Among the lines below, copy exactly those from the one with "after global placement: req[2]" through the one with "0.00188 W (+1.7%) |", counting both ends.

•••

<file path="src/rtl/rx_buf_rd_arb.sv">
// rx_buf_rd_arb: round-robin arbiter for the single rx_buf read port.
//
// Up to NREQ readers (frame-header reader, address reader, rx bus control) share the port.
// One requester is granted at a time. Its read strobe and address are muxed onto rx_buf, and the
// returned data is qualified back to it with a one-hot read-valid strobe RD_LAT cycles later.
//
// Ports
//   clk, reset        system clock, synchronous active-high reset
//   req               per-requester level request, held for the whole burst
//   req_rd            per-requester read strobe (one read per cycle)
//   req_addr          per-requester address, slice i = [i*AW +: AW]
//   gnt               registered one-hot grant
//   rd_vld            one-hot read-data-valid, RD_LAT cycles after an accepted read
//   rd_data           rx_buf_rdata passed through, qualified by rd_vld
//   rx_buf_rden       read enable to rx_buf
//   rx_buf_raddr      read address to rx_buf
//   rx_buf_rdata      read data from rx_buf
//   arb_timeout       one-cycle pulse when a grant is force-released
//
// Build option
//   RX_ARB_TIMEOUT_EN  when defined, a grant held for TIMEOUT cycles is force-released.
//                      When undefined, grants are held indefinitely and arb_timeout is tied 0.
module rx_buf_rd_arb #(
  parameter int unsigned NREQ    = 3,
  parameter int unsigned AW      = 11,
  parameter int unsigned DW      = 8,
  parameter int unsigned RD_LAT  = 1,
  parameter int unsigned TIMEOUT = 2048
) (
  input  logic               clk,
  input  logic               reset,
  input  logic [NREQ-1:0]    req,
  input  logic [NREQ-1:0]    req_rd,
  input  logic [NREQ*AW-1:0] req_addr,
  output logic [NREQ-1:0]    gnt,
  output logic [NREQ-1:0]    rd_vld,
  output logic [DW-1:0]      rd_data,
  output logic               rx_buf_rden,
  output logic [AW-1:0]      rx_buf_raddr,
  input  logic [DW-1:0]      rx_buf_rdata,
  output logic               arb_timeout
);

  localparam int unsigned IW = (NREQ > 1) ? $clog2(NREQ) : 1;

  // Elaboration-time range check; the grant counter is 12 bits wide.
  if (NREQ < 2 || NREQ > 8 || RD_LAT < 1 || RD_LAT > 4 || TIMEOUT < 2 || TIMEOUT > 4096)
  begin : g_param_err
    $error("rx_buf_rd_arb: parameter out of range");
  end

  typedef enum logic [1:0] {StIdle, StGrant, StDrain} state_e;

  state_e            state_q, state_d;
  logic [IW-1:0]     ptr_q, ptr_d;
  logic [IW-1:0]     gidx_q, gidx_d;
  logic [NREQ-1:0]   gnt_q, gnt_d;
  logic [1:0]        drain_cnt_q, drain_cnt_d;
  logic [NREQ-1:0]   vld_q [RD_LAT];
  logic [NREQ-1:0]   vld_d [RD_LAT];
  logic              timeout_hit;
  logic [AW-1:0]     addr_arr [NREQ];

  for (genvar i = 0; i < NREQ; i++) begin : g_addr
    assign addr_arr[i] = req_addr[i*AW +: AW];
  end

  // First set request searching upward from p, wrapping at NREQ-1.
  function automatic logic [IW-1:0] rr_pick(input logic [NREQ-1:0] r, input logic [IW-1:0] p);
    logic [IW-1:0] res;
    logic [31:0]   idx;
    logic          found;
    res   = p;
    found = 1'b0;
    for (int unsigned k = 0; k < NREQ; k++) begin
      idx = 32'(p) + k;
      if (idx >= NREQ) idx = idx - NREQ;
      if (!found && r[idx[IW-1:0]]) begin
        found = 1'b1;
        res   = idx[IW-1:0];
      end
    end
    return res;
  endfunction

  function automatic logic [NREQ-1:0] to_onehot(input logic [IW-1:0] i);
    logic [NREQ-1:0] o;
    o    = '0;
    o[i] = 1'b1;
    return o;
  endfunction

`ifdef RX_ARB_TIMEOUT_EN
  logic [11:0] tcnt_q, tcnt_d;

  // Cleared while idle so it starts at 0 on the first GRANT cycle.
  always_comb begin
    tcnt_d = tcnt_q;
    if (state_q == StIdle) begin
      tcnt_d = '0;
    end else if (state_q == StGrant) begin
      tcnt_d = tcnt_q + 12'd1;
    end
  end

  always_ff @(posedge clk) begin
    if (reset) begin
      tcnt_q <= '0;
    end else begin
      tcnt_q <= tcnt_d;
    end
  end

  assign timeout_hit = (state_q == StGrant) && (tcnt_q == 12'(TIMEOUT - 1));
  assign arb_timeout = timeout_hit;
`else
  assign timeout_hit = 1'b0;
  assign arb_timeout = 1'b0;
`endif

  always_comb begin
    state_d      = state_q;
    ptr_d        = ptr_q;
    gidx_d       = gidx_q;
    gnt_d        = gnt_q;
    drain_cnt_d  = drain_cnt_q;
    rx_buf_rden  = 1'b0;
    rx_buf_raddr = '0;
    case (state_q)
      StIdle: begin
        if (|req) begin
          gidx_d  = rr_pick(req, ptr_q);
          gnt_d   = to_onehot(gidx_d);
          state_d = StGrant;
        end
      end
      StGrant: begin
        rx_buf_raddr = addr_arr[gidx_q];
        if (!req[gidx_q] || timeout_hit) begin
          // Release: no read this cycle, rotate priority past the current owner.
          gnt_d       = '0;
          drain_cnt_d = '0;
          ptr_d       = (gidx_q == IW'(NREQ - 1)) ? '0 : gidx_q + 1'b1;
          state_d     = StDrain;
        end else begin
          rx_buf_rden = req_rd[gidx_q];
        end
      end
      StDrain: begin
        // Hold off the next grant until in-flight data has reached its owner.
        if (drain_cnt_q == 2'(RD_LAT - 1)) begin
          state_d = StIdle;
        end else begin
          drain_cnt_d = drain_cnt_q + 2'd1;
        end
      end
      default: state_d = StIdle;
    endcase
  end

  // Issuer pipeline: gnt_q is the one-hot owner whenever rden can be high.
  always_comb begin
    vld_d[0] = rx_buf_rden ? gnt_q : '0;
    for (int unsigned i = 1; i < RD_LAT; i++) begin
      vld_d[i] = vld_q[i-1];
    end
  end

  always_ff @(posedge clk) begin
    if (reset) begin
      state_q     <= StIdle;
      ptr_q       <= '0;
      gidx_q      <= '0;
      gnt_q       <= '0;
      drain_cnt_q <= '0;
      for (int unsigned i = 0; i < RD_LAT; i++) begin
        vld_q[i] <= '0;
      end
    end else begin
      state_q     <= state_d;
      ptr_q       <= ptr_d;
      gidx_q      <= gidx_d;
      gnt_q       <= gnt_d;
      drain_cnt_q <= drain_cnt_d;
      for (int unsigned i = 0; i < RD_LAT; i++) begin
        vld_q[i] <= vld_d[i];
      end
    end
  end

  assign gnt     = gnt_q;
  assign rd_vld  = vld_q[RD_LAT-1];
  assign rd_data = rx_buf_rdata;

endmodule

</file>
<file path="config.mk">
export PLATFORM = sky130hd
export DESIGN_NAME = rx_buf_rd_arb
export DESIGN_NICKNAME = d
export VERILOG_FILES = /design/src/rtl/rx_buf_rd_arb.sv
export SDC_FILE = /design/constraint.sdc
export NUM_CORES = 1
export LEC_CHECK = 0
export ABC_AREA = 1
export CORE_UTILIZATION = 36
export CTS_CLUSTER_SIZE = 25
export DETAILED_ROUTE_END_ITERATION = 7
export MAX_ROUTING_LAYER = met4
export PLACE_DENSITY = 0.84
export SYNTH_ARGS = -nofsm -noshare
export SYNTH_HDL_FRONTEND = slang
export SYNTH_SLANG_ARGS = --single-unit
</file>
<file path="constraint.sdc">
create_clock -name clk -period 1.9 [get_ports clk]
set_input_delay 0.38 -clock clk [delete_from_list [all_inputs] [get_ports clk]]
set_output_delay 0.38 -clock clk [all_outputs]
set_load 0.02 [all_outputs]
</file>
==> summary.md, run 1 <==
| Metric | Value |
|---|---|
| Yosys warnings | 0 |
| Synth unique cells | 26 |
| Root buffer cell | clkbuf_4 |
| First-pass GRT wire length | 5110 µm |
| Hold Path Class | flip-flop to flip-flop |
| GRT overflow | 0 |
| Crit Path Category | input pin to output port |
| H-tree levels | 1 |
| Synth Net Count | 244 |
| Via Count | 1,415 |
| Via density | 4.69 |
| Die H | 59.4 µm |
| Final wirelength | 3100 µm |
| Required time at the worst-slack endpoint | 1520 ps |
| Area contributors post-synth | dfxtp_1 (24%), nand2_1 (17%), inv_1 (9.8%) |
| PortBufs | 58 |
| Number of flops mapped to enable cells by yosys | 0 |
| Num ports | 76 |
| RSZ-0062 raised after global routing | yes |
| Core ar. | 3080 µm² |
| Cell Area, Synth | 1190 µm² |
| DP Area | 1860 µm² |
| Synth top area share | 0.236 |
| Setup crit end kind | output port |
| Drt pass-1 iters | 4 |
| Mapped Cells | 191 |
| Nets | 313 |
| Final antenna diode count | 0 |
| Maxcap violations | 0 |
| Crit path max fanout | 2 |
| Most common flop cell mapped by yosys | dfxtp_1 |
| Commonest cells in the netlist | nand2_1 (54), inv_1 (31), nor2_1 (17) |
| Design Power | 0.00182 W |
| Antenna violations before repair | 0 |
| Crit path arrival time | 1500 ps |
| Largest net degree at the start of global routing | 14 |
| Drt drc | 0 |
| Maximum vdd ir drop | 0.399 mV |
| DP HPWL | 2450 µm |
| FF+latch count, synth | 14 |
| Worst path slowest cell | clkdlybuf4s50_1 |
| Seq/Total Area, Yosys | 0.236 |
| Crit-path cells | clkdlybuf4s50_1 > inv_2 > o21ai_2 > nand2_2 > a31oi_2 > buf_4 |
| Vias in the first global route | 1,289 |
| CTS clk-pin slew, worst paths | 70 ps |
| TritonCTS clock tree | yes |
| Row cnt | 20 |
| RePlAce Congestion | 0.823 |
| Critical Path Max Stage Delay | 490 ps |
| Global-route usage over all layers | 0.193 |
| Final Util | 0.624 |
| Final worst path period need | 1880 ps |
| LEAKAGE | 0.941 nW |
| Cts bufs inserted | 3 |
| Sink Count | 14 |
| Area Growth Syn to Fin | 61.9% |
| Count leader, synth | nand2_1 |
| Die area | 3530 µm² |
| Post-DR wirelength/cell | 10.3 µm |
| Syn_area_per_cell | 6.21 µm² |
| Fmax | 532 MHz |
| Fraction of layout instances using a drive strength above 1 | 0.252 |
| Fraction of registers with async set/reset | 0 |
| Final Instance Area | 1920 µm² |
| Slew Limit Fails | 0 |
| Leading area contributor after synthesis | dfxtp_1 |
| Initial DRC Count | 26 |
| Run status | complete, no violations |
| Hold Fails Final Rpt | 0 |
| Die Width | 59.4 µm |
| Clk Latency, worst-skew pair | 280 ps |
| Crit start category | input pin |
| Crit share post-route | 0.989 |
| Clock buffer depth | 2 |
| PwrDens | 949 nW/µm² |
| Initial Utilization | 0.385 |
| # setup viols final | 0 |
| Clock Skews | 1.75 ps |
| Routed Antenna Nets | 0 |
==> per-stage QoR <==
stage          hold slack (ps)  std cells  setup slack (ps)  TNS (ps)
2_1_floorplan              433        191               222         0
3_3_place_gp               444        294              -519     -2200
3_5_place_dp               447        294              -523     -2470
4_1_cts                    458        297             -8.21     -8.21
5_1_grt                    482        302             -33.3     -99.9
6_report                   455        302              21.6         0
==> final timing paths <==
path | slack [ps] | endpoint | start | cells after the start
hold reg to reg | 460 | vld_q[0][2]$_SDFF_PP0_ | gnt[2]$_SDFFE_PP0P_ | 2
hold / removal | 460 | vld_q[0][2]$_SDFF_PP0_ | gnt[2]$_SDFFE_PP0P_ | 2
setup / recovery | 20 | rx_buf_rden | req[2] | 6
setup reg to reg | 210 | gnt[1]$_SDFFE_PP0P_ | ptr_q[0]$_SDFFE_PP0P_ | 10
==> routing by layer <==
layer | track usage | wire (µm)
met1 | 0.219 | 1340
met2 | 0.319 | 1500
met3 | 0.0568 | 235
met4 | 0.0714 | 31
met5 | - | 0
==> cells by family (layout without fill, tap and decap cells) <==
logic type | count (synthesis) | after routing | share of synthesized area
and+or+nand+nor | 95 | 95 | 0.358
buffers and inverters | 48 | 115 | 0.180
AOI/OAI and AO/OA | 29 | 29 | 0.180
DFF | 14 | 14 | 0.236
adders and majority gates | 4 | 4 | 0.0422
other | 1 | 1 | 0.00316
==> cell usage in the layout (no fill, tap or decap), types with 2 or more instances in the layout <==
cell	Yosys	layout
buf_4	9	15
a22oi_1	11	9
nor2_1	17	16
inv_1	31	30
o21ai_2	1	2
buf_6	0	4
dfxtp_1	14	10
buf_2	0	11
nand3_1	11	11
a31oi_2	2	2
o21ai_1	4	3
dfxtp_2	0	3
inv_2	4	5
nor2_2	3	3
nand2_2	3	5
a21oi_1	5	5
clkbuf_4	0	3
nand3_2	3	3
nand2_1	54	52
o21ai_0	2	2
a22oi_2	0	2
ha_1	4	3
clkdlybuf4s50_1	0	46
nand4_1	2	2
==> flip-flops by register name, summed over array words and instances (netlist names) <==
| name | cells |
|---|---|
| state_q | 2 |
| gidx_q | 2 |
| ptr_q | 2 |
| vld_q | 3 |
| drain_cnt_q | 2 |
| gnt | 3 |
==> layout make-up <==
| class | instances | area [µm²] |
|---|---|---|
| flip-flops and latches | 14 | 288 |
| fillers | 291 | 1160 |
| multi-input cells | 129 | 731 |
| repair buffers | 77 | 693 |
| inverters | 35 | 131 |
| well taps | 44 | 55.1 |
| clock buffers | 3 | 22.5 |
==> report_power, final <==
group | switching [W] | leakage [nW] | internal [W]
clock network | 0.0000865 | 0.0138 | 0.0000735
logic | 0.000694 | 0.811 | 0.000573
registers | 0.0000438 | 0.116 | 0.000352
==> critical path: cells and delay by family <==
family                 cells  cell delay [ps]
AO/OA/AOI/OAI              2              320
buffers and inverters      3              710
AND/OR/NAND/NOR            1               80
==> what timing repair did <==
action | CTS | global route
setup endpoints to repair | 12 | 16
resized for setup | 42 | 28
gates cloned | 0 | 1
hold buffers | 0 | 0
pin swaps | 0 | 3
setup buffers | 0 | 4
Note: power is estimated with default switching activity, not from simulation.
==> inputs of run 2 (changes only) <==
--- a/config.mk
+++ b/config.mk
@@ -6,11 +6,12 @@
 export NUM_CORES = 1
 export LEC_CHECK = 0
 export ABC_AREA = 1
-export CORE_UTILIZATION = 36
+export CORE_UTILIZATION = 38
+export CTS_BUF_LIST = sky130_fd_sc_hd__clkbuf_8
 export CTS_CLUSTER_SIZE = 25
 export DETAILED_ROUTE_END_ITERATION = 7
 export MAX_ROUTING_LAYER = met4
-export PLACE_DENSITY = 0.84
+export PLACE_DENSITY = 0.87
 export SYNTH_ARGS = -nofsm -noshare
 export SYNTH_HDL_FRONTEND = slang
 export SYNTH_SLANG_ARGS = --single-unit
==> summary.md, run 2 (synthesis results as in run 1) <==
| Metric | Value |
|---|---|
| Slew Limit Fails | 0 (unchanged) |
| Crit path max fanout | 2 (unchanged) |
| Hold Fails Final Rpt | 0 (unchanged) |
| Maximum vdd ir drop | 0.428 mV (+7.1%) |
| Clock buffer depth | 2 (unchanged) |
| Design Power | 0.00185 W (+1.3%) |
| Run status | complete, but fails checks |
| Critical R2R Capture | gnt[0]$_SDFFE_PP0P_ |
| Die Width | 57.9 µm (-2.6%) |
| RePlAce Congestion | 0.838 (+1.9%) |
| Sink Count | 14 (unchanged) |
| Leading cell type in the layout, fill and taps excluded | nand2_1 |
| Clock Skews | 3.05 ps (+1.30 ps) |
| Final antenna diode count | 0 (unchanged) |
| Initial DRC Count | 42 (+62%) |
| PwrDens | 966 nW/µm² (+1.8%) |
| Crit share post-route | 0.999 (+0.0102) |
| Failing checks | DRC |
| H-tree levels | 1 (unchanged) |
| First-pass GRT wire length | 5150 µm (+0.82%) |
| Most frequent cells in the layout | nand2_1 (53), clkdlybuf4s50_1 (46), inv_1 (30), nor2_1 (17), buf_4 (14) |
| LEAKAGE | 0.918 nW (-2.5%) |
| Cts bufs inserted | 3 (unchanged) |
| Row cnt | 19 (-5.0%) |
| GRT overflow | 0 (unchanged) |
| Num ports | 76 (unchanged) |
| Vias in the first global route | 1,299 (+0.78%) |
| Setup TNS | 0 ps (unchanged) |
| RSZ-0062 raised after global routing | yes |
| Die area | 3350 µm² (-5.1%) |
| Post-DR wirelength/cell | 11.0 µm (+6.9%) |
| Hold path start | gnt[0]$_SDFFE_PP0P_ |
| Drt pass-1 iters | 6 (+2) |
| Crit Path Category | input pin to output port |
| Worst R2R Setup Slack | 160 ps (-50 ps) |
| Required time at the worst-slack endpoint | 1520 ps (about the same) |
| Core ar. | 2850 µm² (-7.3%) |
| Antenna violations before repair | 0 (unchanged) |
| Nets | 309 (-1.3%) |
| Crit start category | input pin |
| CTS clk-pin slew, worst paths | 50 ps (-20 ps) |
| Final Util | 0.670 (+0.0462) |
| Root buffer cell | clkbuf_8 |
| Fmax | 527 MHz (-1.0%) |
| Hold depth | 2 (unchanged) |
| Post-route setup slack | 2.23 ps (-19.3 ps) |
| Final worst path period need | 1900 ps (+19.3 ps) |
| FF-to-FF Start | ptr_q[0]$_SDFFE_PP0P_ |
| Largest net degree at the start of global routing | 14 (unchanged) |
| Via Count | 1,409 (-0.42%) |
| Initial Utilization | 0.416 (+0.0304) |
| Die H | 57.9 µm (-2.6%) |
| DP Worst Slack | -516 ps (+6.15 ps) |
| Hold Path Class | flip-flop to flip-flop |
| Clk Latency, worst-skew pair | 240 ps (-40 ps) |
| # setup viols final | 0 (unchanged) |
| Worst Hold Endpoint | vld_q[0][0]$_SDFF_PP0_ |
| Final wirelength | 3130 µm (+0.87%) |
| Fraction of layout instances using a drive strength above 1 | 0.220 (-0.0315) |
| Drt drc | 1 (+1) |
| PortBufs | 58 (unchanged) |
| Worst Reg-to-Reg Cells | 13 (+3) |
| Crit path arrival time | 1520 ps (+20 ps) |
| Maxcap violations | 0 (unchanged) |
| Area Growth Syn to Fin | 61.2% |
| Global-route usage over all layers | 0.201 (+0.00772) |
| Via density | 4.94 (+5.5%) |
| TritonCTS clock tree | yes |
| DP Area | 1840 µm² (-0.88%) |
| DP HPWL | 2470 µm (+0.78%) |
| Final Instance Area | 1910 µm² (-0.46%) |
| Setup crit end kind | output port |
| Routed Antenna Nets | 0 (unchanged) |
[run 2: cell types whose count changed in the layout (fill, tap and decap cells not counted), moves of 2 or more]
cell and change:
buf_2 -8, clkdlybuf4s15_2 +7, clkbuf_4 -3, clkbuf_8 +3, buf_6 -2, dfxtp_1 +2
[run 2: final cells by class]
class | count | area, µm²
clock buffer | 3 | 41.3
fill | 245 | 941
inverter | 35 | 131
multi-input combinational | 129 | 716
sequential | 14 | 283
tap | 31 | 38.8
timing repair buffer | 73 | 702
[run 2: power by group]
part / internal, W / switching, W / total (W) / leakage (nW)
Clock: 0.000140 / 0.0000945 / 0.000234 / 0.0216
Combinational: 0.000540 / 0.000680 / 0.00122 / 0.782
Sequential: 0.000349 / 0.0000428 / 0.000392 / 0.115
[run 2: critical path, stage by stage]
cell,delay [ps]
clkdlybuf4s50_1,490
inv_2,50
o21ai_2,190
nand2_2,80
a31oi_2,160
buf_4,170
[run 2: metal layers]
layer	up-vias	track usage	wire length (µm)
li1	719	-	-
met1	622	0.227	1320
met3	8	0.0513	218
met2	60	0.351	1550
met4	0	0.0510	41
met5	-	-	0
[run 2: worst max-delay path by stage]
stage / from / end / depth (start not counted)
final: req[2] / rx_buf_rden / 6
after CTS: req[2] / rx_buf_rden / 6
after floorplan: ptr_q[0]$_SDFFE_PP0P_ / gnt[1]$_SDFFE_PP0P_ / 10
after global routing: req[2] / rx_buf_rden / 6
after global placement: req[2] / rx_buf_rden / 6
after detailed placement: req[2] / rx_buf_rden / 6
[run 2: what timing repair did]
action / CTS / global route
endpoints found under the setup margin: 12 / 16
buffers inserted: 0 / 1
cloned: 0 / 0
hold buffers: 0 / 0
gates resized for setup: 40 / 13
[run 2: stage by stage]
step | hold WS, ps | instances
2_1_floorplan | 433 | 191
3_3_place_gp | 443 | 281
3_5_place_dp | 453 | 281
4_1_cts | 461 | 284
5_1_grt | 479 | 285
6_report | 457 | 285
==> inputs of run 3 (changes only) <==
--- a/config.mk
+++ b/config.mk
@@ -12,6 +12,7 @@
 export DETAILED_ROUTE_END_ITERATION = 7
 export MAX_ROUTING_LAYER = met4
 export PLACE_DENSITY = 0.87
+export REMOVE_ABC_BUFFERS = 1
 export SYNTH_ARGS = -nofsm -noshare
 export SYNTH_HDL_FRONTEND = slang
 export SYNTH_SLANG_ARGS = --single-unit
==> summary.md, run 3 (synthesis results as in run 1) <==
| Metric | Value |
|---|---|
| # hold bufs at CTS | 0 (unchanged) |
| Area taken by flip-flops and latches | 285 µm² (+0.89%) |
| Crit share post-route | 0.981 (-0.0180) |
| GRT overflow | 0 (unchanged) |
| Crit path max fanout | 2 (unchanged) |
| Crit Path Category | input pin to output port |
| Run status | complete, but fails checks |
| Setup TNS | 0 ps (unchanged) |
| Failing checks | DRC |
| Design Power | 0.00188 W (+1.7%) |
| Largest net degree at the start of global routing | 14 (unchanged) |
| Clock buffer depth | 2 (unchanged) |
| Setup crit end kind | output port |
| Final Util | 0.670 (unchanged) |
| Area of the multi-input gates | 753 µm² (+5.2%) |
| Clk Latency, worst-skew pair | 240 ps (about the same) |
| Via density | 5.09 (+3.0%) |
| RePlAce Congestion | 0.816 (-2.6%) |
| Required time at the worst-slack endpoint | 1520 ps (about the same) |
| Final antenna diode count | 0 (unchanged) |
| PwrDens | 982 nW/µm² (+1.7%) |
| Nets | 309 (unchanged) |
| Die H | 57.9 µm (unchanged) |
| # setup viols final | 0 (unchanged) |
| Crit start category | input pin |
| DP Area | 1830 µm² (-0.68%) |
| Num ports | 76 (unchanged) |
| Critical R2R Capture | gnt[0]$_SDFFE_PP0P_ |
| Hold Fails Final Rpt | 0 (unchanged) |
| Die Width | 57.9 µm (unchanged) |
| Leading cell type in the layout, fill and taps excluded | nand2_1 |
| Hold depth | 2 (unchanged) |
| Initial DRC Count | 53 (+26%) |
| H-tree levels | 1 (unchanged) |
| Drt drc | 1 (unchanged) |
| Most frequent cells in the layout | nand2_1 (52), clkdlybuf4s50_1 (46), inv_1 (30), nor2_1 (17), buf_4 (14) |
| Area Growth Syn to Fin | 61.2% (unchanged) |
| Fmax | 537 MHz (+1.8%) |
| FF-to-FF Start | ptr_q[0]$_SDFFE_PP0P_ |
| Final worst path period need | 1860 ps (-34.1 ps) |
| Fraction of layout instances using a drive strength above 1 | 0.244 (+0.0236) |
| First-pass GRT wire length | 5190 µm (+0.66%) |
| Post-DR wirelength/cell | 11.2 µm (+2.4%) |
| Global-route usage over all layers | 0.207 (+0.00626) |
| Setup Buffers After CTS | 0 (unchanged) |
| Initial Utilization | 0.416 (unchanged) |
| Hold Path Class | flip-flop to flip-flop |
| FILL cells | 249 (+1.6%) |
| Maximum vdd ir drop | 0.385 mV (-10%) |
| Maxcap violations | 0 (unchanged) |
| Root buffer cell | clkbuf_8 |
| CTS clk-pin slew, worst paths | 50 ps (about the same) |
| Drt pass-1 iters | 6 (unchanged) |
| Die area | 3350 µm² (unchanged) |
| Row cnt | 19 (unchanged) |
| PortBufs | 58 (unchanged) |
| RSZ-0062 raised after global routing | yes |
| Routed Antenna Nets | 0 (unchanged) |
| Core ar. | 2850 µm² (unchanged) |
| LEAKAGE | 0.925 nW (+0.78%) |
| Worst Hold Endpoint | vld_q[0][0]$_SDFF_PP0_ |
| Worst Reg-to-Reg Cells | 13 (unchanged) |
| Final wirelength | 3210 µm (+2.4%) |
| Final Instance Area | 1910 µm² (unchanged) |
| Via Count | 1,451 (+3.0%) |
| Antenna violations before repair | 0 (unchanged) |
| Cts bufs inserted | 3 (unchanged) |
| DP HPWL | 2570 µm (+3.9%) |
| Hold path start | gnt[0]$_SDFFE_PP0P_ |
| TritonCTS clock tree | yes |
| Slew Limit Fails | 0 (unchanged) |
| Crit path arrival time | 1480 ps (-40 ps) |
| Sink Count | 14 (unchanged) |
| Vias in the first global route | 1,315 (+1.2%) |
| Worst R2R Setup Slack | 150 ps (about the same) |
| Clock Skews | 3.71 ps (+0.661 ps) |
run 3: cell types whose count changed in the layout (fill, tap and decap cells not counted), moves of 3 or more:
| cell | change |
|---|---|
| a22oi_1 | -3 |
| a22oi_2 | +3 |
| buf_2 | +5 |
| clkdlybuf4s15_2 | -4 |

•••

» **WRITTEN ANSWER**
after global placement: req[2] / rx_buf_rden / 6
after detailed placement: req[2] / rx_buf_rden / 6
[run 2: what timing repair did]
action / CTS / global route
endpoints found under the setup margin: 12 / 16
buffers inserted: 0 / 1
cloned: 0 / 0
hold buffers: 0 / 0
gates resized for setup: 40 / 13
[run 2: stage by stage]
step | hold WS, ps | instances
2_1_floorplan | 433 | 191
3_3_place_gp | 443 | 281
3_5_place_dp | 453 | 281
4_1_cts | 461 | 284
5_1_grt | 479 | 285
6_report | 457 | 285
==> inputs of run 3 (changes only) <==
--- a/config.mk
+++ b/config.mk
@@ -12,6 +12,7 @@
 export DETAILED_ROUTE_END_ITERATION = 7
 export MAX_ROUTING_LAYER = met4
 export PLACE_DENSITY = 0.87
+export REMOVE_ABC_BUFFERS = 1
 export SYNTH_ARGS = -nofsm -noshare
 export SYNTH_HDL_FRONTEND = slang
 export SYNTH_SLANG_ARGS = --single-unit
==> summary.md, run 3 (synthesis results as in run 1) <==
| Metric | Value |
|---|---|
| # hold bufs at CTS | 0 (unchanged) |
| Area taken by flip-flops and latches | 285 µm² (+0.89%) |
| Crit share post-route | 0.981 (-0.0180) |
| GRT overflow | 0 (unchanged) |
| Crit path max fanout | 2 (unchanged) |
| Crit Path Category | input pin to output port |
| Run status | complete, but fails checks |
| Setup TNS | 0 ps (unchanged) |
| Failing checks | DRC |
| Design Power | 0.00188 W (+1.7%) |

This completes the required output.